Exercise requirements -
The response must consist of the lines below from the one with "data_drive <= 1'b0;" through the one with "# Standard ORFS layout, with", exactly as they appear and with both ends kept.

Given data -
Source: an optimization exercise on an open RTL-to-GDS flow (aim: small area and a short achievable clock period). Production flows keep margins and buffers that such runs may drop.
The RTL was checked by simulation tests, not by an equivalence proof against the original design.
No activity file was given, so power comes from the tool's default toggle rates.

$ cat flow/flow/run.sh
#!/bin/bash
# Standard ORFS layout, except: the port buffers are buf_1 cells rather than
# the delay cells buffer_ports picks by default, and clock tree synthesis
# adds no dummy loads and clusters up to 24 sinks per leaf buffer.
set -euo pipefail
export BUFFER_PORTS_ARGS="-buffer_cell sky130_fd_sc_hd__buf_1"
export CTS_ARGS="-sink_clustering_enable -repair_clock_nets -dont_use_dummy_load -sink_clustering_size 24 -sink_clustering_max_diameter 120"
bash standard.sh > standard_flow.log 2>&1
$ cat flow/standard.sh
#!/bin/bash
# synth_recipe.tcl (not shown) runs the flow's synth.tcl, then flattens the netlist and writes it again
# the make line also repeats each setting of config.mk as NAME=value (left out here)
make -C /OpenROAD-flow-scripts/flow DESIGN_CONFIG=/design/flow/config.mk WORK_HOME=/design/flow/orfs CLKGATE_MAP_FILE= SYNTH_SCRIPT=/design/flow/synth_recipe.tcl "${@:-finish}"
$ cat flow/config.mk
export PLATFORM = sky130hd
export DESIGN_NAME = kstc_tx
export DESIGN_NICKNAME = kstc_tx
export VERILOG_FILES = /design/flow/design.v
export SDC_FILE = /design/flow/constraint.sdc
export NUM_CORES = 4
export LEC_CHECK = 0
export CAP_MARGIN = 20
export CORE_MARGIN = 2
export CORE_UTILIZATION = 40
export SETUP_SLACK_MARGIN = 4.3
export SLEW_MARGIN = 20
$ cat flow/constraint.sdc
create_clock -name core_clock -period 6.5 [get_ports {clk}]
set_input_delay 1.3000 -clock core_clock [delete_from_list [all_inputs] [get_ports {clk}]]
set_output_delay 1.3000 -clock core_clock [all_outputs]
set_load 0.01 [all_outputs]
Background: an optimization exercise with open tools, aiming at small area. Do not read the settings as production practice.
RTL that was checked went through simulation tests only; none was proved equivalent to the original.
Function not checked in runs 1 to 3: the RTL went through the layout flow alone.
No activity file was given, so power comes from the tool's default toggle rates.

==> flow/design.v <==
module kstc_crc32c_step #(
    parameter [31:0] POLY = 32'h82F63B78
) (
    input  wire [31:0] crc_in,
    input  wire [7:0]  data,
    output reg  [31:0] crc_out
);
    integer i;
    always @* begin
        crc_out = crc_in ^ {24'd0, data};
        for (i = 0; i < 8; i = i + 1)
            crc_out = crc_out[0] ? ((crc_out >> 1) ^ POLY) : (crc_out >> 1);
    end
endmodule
---
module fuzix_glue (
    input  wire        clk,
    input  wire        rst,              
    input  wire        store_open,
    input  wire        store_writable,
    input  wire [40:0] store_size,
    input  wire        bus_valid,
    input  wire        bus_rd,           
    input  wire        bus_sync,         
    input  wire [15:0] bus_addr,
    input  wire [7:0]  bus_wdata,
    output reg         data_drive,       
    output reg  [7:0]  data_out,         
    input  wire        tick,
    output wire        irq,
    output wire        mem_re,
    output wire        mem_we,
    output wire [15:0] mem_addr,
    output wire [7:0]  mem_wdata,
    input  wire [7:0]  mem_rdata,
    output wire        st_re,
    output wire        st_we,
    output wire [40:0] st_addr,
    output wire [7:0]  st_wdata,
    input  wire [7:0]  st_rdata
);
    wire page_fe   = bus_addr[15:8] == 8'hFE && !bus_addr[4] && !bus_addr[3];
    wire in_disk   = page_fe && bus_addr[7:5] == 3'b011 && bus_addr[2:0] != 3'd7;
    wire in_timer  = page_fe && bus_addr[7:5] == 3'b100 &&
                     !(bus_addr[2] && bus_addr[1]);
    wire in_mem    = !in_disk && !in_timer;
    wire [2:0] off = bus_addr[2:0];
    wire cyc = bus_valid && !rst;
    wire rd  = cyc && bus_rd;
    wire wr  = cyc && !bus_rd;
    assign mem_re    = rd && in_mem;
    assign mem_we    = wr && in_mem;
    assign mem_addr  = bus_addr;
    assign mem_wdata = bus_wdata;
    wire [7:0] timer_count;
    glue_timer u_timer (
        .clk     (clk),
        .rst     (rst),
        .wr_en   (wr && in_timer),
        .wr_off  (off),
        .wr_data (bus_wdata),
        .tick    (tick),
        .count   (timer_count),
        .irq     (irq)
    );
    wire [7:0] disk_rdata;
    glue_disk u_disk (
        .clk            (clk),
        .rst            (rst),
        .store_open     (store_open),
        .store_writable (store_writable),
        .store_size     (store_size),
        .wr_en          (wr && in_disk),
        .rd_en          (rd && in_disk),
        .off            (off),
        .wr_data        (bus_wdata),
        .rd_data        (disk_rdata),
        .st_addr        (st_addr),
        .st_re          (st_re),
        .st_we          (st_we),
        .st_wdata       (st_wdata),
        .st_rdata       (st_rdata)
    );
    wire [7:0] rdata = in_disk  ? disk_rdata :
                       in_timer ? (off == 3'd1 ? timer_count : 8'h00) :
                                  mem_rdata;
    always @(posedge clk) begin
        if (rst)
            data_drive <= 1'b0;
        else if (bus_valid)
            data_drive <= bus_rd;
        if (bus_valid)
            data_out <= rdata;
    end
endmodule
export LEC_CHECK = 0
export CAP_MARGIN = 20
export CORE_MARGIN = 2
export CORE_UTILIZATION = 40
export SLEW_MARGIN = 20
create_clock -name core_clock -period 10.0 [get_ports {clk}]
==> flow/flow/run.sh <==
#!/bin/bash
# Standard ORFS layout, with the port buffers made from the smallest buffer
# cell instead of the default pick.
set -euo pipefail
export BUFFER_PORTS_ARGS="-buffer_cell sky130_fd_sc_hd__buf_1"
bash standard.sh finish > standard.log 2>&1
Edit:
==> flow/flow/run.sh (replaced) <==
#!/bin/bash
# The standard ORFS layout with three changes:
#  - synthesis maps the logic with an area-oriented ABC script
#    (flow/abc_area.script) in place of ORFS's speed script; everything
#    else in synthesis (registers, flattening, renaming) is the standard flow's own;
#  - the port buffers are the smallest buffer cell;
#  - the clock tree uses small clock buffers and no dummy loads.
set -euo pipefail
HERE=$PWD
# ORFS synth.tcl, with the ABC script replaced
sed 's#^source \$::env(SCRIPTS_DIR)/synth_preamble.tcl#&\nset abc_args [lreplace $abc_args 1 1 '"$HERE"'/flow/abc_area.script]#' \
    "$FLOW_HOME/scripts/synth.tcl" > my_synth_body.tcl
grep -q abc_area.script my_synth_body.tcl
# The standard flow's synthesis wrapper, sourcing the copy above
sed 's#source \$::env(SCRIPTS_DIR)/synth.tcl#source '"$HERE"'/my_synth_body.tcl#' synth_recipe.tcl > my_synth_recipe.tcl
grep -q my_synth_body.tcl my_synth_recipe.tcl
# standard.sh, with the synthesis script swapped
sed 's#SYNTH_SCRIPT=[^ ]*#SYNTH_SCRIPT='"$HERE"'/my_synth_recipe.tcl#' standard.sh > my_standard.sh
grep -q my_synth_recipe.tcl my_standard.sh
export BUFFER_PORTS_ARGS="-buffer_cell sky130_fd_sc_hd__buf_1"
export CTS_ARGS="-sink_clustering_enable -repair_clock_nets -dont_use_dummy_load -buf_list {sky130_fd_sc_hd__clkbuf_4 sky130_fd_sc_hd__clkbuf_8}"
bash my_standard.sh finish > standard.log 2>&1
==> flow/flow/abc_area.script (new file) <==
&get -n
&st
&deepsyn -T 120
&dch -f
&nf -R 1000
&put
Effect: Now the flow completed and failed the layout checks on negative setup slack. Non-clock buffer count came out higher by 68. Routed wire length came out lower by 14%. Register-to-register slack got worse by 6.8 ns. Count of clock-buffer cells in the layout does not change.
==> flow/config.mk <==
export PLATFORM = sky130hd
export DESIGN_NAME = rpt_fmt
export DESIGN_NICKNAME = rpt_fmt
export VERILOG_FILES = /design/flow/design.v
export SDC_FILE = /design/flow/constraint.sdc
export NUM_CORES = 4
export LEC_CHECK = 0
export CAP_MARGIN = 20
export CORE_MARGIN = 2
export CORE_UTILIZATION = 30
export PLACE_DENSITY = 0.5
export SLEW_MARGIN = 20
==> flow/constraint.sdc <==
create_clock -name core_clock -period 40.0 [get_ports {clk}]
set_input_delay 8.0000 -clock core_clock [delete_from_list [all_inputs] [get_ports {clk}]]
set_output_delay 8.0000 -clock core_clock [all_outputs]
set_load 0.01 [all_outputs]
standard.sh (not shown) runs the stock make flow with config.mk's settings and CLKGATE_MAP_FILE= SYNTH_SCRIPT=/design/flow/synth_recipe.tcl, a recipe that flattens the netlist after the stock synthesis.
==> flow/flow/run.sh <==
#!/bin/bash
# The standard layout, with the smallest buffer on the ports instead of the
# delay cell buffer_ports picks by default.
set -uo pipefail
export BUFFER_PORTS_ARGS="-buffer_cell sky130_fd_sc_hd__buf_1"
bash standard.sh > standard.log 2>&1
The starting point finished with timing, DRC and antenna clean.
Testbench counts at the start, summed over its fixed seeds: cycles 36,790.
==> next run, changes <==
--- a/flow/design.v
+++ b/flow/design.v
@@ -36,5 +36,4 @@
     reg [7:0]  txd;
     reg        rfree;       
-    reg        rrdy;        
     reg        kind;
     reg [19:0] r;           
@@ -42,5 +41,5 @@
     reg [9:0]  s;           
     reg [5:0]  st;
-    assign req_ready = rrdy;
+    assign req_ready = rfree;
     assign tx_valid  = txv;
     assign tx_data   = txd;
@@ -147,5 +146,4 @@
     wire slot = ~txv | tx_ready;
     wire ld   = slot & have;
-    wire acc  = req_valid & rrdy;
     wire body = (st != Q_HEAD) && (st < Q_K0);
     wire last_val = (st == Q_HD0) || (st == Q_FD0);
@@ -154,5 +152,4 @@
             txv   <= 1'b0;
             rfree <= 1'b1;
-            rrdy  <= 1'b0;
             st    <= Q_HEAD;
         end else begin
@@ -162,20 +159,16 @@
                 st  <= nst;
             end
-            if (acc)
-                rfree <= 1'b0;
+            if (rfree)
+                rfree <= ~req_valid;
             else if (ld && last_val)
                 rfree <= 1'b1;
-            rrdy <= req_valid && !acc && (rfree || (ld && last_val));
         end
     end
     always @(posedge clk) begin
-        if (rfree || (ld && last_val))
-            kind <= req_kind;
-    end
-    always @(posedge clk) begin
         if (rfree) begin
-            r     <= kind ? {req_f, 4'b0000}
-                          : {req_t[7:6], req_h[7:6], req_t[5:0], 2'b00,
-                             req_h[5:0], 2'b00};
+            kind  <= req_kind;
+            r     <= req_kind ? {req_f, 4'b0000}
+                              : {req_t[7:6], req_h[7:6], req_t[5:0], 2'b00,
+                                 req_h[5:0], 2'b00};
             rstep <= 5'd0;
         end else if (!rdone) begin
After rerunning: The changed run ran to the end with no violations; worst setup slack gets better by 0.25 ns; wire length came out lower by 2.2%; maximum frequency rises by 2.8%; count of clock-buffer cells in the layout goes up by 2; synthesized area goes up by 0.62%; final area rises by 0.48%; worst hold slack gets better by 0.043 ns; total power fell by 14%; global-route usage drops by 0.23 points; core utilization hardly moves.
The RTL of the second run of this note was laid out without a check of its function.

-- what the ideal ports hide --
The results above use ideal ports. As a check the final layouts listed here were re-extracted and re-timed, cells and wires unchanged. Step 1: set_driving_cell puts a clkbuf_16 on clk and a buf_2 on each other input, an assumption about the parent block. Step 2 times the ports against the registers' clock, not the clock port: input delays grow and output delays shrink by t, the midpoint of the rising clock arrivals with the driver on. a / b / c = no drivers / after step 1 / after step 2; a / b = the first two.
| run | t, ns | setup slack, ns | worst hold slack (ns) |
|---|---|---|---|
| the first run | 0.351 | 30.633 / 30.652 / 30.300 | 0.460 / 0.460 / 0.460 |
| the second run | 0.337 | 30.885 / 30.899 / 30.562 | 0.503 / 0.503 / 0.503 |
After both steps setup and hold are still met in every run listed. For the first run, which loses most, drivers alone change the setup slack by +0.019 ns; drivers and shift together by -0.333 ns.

Your solution -
            data_drive <= 1'b0;
        else if (bus_valid)
            data_drive <= bus_rd;
        if (bus_valid)
            data_out <= rdata;
    end
endmodule
export LEC_CHECK = 0
export CAP_MARGIN = 20
export CORE_MARGIN = 2
export CORE_UTILIZATION = 40
export SLEW_MARGIN = 20
create_clock -name core_clock -period 10.0 [get_ports {clk}]
==> flow/flow/run.sh <==
#!/bin/bash
# Standard ORFS layout, with the port buffers made from the smallest buffer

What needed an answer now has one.